There are genetic similarities which suggest a connection around the end of the Ice Age. Some Native Americans in the southwestern US (Pima maybe?) have been found to be extremely close to some Japanese. This similiarity is not shared by other Asians or other North American Indians, which means it is unlikely to go back to the original peopling of the Americas.

There are linguistic indications. A linguist named Johanna Nichols has shown that certain distinctive features, such as numeral classifiers, are found in otherwise unrealated languages all around the Pacific Rim -- from China and Japan to New Guinea to the Pacific coast of the Americas.

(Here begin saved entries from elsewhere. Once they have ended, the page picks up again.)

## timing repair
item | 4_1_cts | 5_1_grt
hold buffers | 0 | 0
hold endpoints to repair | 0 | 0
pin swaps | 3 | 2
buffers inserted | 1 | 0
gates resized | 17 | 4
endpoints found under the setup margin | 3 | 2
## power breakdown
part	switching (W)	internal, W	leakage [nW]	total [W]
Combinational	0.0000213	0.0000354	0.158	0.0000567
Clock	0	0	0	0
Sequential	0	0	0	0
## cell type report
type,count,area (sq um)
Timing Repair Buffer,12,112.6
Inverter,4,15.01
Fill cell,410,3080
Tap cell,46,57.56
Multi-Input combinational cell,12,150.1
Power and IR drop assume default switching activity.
File: ./constraint.sdc
current_design mvm

set clk_period 19.5
set clk_io_pct 0.2

create_clock -name clk0 -period $clk_period [get_ports {clk}]

set non_clock_inputs [all_inputs -no_clocks]
set_input_delay [expr $clk_period * $clk_io_pct] -clock clk0 $non_clock_inputs
set_output_delay [expr $clk_period * $clk_io_pct] -clock clk0 [all_outputs]
File: ./config.mk
export PLATFORM = sky130hd
export DESIGN_NAME = mvm
export DESIGN_NICKNAME = mvm
export VERILOG_FILES = /design/flow/design.v
export SDC_FILE = /design/flow/constraint.sdc
export NUM_CORES = 4
export LEC_CHECK = 1
export CORE_UTILIZATION = 50
File: ./run.sh
#!/bin/bash
# OpenROAD 26Q1-2900-gdf79404cd8, Yosys 0.63+post, stock flow scripts
make -C /OpenROAD-flow-scripts/flow DESIGN_CONFIG=/design/flow/config.mk WORK_HOME=/design/flow/orfs finish
File: ./design.v
module clamp #(
    parameter WIDTH_IN = 8,  
    parameter WIDTH_OUT = 8  
) (
    input wire signed [WIDTH_IN - 1:0] in,  
    output reg signed [WIDTH_OUT - 1:0] out  
);
    localparam T_MAX = (1 << (WIDTH_OUT - 1)) - 1;  
    localparam T_MIN = -T_MAX - 1;  
    always @* begin
        if (in > T_MAX) begin
            out = T_MAX;  
        end else if (in < T_MIN) begin
            out = T_MIN;  
        end else begin
            out = in;  
        end
    end
endmodule
module mac #(
    parameter WIDTH = 8,             
    parameter ACCUMULATIONS = 3,     
    parameter INT_BITS = 2
) (
    input wire reset, clk, enable,
    input wire signed [WIDTH - 1:0] a, b,
    output reg signed [WIDTH - 1:0] out     
);
    parameter FRAC_BITS = WIDTH - INT_BITS;
    wire signed [2 * WIDTH:0] product;                                   
    reg signed [2 * WIDTH + $clog2(ACCUMULATIONS) - 1:0] sum_reg;        
    wire signed [WIDTH - 1:0] relu_out;                                  
    wire signed [2 * WIDTH + $clog2(ACCUMULATIONS) - 1:0] clamp_in;      
    wire signed [WIDTH - 1:0] clamp_out;                                 
    assign product = (a * b) >>> FRAC_BITS;
    assign clamp_in = sum_reg;
    clamp #(
        .WIDTH_IN(2 * WIDTH + $clog2(ACCUMULATIONS)),
        .WIDTH_OUT(WIDTH)
    ) clamp_inst (
        .in(clamp_in),
        .out(clamp_out)
    );
    relu #(
        .WIDTH(WIDTH)
    ) relu_inst (
        .in(clamp_out),
        .out(relu_out)
    );
    always @(posedge clk or posedge reset) begin
        if (reset) begin
            sum_reg <= 0;
            out <= 0;
        end else if (enable) begin
            sum_reg <= sum_reg + product;
            out <= relu_out;
        end
    end
endmodule
module mvm #(
    parameter MATRIX_ROWS = 6,       
    parameter SHARED_DIM = 3,        
    parameter WIDTH = 8,             
    parameter INT_BITS = 2           
) (
    input wire clk, reset, start,
    input wire [MATRIX_ROWS * SHARED_DIM * WIDTH - 1:0] matrix,
    input wire [SHARED_DIM * WIDTH - 1:0] vector,
    output reg [MATRIX_ROWS * SHARED_DIM * WIDTH - 1:0] result_vector,
    output wire done
);
    wire [MATRIX_ROWS  * WIDTH - 1:0] a, out;
    wire [WIDTH - 1:0] b;
    reg enable;
    reg [SHARED_DIM - 1:0] shared_idx;           
    reg [1:0] prop_delay_counter;                
    assign b = vector[WIDTH * (SHARED_DIM - shared_idx) - 1 -: WIDTH];
    genvar i;
    generate
        for (i = 0; i < MATRIX_ROWS; i = i + 1) begin : a_slice_loop
            assign a[((MATRIX_ROWS - i) * WIDTH) - 1 -: WIDTH] = matrix[WIDTH * SHARED_DIM * (MATRIX_ROWS - i) - (WIDTH * shared_idx) - 1 -: WIDTH];
        end
    endgenerate
    vsmac #(
        .SIZE(MATRIX_ROWS),
        .WIDTH(WIDTH),
        .ACCUMULATIONS(SHARED_DIM),
        .INT_BITS(INT_BITS)
    ) vsm (
        .clk(clk),
        .reset(reset),
        .enable(enable),
        .a(a),
        .b(b),
        .out(out)
    );
    localparam IDLE = 2'b00;
    localparam CALCULATE = 2'b01;
    localparam DELAY = 2'b10;
    reg [1:0] current_state, next_state, prev_state;
    always @(posedge clk or posedge reset) begin
        if (reset) begin
            current_state <= IDLE;           
            prev_state <= IDLE;              
        end else begin
            prev_state <= current_state;     
            current_state <= next_state;     
        end
    end
    always @(*) begin
        case (current_state)
            IDLE: next_state = start ? CALCULATE : IDLE;
            CALCULATE: next_state = (shared_idx == SHARED_DIM - 1) ? DELAY : CALCULATE;
            DELAY: next_state = (prop_delay_counter == 1) ? IDLE : DELAY;
            default: next_state = IDLE;
        endcase
    end
    always @(*) begin
        enable = (current_state == CALCULATE || current_state == DELAY);
    end
    always @(posedge clk or posedge reset) begin
        if (reset) begin
            shared_idx <= 0;
            prop_delay_counter <= 0;
        end else begin
            case (current_state)
                CALCULATE: shared_idx <= (shared_idx == SHARED_DIM - 1) ? 0 : shared_idx + 1;
                DELAY: prop_delay_counter <= (prop_delay_counter == 1) ? 0 : prop_delay_counter + 1;
                default: begin
                    shared_idx <= 0;
                    prop_delay_counter <= 0;
                end
            endcase
        end
    end
    always @(posedge clk or posedge reset) begin
        if (reset) begin
            result_vector <= 0;
        end else if (current_state == DELAY && next_state == IDLE) begin
            result_vector <= out;
        end
    end
    assign done = (prev_state == DELAY && current_state == IDLE);
endmodule
module relu #(
    parameter WIDTH = 8  
) (
    input wire signed [WIDTH - 1:0] in,  
    output wire signed [WIDTH - 1:0] out  
);
    assign out = (in > 0) ? in : 0;  
endmodule
module vsmac #(
    parameter SIZE = 6,              
    parameter WIDTH = 8,             
    parameter ACCUMULATIONS = 3,     
    parameter INT_BITS = 2           
) (
    input wire reset, clk, enable,
    input wire [WIDTH * SIZE-1:0] a,
    input wire [WIDTH - 1:0] b,
    output reg [WIDTH * SIZE-1:0] out
);
    wire signed [WIDTH * SIZE-1:0] cur_out;     
    genvar i;
    generate
        for (i = 0; i < SIZE; i = i + 1) begin : mac_gen
            mac #(
                .WIDTH(WIDTH),
                .ACCUMULATIONS(ACCUMULATIONS),
                .INT_BITS(INT_BITS)
            ) mac_i (
                .reset(reset),
                .clk(clk),
                .enable(enable),
                .a(a[WIDTH * i +: WIDTH]),   
                .b(b),                       
                .out(cur_out[WIDTH * i +: WIDTH])    
            );
        end
    endgenerate
    always @(negedge clk or posedge reset) begin
        if (reset) begin
            out <= 0;
        end else if (enable) begin
            out <= cur_out;
        end
    end
endmodule
==> /design/flow/design.v <==
`timescale 1ns / 1ps
module RF(rs1, rs2, rd, data_in, out1, out2, we, clk);
	input we, clk;
	input [4:0] rs1;
	input [4:0] rs2;
	input [4:0] rd;
	input[31:0] data_in;
	output reg [31:0] out1;
	output reg [31:0] out2;
	reg 	[31:0] rf [31:0];
	integer i;
	initial begin
		for (i = 0; i < 32; i = i + 1) begin
			rf[i] = 32'b0;
		end
	end
	always @(posedge clk) begin
		rf[0] <= 32'b0;
		if (we && rd != 0) begin 
			rf[rd] <= data_in;
			if (rs1 == rd && rd != 0) out1 <= data_in;
			else out1 <= rf[rs1];
			if (rs2 == rd && rd != 0) out2 <= data_in;
			else out2 <= rf[rs2];
		end
		else begin
			out1 <= rf[rs1];
			out2 <= rf[rs2];
		end 
	end
endmodule 
==> /design/flow/run.sh <==
#!/bin/bash
# OpenROAD 26Q1-2900-gdf79404cd8, Yosys 0.63+post, stock flow scripts
make -C /OpenROAD-flow-scripts/flow DESIGN_CONFIG=/design/flow/config.mk WORK_HOME=/design/flow/orfs finish
==> /design/flow/config.mk <==
export PLATFORM = sky130hd
export DESIGN_NAME = RF
export DESIGN_NICKNAME = RF
export VERILOG_FILES = /design/flow/design.v
export SDC_FILE = /design/flow/constraint.sdc
export NUM_CORES = 4
export LEC_CHECK = 1
export CORE_UTILIZATION = 30
==> /design/flow/constraint.sdc <==
current_design RF

set clk_period 7.4
set clk_io_pct 0.2

create_clock -name clk0 -period $clk_period [get_ports {clk}]

set non_clock_inputs [all_inputs -no_clocks]
set_input_delay [expr $clk_period * $clk_io_pct] -clock clk0 $non_clock_inputs
set_output_delay [expr $clk_period * $clk_io_pct] -clock clk0 [all_outputs]
==> qor.yml <==
cp_num_cells: 6
dieArea_mm2: 0.170
cp.buffers_inverters: 2
synth_flops: 1088
finalSetupViolCount: 0
initCoreUtil_pct: 30.2
wirelength_per_cell_um: 26.6
antenna_violations_before_repair: 4
postLayoutSetupSlackWorst_ns: 3.30
drive_above_1_share_pct: 12.4
xor_share_pct: 0.173
post-route-period-util_pct: 55.4
outcome: "finished clean"
die_width_um: 412
drt_iter0_markers: 2035
totalNegativeSetupSlack_ns: 0
detailedPlacementHpwl_um: 89000
crit_start: "rd[3]"
cts_root_buffer: "clkbuf_16"
final_core_utilization_pct: 34.8
htree_num_levels: 3
cp_data_arrival_time_ns: 4.48
ctsLongestPathBuffers: 3
die_y_um: 412
end_kind: "flop"
max_slew_margin_pct: 39.2
worst-slew-pin-transition_ns: 0.909
most-common-layout-cells: "mux2i_1, edfxtp_1, a22oi_1"
grt_setup_unrepaired: "false"
synth_cell_types: 33
sequential_cell_area_mm2: 0.0317
period_minus_slack_ns: 4.10
area.growth.synth_to_final_pct: 15.1
power_leakage_nw: 20.8
cts.sinks: 1088
path_class: "in2reg"
max_clock_freq_mhz: 244
area.combinational_mm2: 0.0176
most_instantiated_logic_cell_after_routing: "mux2i_1"
openroad.warnings: 26
cpPeakStageDelay_ns: 0.75
groute.usage.overall_pct: 18.6
total_power_w: 0.0139
cts_hold_buffers: 0
synth.yosys.chip_area_mm2: 0.0505
clk_pin_slew_ns: 0.06
insertion_delay_of_the_later_clocked_pin_in_the_worst_skew_pair_ns: 0.74
finalHoldViolations: 0
grt_start_max_net_pins: 88
ir_worst_vdd_v: 0.000197
core_area_mm2: 0.167
holdCritPathClass: "reg2reg"
firstDrtPassIters: 5
dp_worst_setup_slack_ns: 2.58
setup.worst_path.end: "rf[20][22]"
via_per_inst: 5.41
rr_endpoint: "out2[17]"
grt_first_pass_wirelength_um: 218000
maxCapViolations: 0
mux_share_pct: 20.3
antenna_left: 0
yosys.area_share.aoi_pct: 12.4
count_of_fill_cells_added_during_filler_insertion: 15740
routed-via-count: 30853
fin_skew_ns: 0.0304
worst_ep_required_ns: 7.78
post-route-drc-count: 0
io-pin-count: 113
antenna-diode-count: 0
ys_seq_share_pct: 62.8
syn-cell-area_mm2: 0.0505
r2r_cells: 5
globalRoute.totalOverflow: 0
detail_route.wirelength_um: 152000
io_buffer_count: 112
worst_setup_path_start_kind: "input port"
worst_r2r_startpoint: "rf[25][17]"
critical_path.top_delay_family: "simple AND/OR/NAND/NOR gates"
postSynthAreaPerCell_um2: 15.3
post-cts-setup-buffer-count: 0
netlist_instances: 3289
number_of_global_route_vias_before_repair: 32149
power_density_mw_per_mm2: 240
synthesis.yosys.warnings: 1
r2r_setup_slk_ns: 5.36
ys_sh_adder_pct: 0
synth.comb.largest_family: "multiplexers"
worst-path-max-fanout: 17
yosysCellCount: 3289
numCtsBuffers: 109
cp_cell_sequence: "clkdlybuf4s50_1 -> or3_4 -> o31ai_4 -> or3_1 -> nor2_4 -> buf_4"
synth_simple_gate_area_share_pct: 1.17
post_cts_resized: 0
cell_with_the_largest_stage_delay_on_the_worst_path: "clkdlybuf4s50_1"
drv_slew: 0
cts_tree: "built"
rows: 150
finalWeightedCongestion: 0.871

She thinks this is the result of contact around 12,000 years ago.

At a somewhat more recent point, pottery first shows up in the Americas in Ecuador, in just the area where the currents would bring anyone journeying from Japan. (Japan has the oldest pottery in the world.)

I also find I have a saved file of an article from a few years ago (which is no longer online) where a Japanese journalist was saying he felt a sense of familiarity in Mayan and Aztec art that he did not feel anywhere else.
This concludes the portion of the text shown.